Listed entries:
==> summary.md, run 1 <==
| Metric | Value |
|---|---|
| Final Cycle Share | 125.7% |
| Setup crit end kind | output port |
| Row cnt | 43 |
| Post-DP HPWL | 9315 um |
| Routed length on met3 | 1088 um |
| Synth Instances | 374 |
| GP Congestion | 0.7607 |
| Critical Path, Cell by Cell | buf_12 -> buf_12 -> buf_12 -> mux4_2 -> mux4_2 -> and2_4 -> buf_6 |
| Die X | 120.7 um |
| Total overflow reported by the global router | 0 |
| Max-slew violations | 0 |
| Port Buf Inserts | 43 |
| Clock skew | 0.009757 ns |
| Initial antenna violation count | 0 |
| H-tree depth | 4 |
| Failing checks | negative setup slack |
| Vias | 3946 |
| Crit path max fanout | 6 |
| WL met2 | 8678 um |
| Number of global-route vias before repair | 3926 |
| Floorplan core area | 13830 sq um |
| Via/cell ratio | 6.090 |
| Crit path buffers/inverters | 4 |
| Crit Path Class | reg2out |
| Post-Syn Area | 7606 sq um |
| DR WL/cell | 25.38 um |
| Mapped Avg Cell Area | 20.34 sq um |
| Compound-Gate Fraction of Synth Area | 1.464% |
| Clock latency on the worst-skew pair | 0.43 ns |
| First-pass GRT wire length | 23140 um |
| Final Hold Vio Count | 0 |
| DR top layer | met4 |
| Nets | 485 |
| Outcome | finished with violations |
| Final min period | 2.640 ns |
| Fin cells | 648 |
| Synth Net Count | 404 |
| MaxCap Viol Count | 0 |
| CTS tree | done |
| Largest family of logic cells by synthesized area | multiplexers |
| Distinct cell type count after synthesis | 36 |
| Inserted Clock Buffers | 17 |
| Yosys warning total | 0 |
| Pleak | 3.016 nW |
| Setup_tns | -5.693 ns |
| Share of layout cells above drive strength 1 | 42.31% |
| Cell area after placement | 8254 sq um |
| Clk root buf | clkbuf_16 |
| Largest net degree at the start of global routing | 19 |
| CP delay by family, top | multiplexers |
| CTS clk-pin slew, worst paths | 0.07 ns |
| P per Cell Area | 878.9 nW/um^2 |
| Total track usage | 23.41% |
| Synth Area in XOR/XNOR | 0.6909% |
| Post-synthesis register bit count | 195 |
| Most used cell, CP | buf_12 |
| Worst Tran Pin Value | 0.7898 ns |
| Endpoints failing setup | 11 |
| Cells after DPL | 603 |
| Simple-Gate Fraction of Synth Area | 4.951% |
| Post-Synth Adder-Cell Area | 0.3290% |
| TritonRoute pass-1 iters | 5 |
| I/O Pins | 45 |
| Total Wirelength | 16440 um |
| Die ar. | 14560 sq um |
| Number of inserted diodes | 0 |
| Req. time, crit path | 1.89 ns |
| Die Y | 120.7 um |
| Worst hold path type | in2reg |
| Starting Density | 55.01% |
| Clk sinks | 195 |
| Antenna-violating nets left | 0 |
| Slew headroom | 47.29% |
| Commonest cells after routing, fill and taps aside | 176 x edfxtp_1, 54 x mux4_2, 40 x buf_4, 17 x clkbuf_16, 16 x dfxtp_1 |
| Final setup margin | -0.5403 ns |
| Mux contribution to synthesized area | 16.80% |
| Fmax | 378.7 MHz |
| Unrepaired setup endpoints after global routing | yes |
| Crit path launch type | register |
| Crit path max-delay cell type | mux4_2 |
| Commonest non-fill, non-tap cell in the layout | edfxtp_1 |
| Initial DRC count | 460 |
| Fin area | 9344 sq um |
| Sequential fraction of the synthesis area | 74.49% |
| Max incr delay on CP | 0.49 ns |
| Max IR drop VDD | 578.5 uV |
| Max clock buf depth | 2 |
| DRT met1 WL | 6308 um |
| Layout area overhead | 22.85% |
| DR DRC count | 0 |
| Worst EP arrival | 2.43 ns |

Assignment: Among the records above, extract exactly the lines from the line with "fanout | 6 |" to the line with "length | 23140 um |", both lines included, and leave out the rest.

Exercise answer:
| Crit path max fanout | 6 |
| WL met2 | 8678 um |
| Number of global-route vias before repair | 3926 |
| Floorplan core area | 13830 sq um |
| Via/cell ratio | 6.090 |
| Crit path buffers/inverters | 4 |
| Crit Path Class | reg2out |
| Post-Syn Area | 7606 sq um |
| DR WL/cell | 25.38 um |
| Mapped Avg Cell Area | 20.34 sq um |
| Compound-Gate Fraction of Synth Area | 1.464% |
| Clock latency on the worst-skew pair | 0.43 ns |
| First-pass GRT wire length | 23140 um |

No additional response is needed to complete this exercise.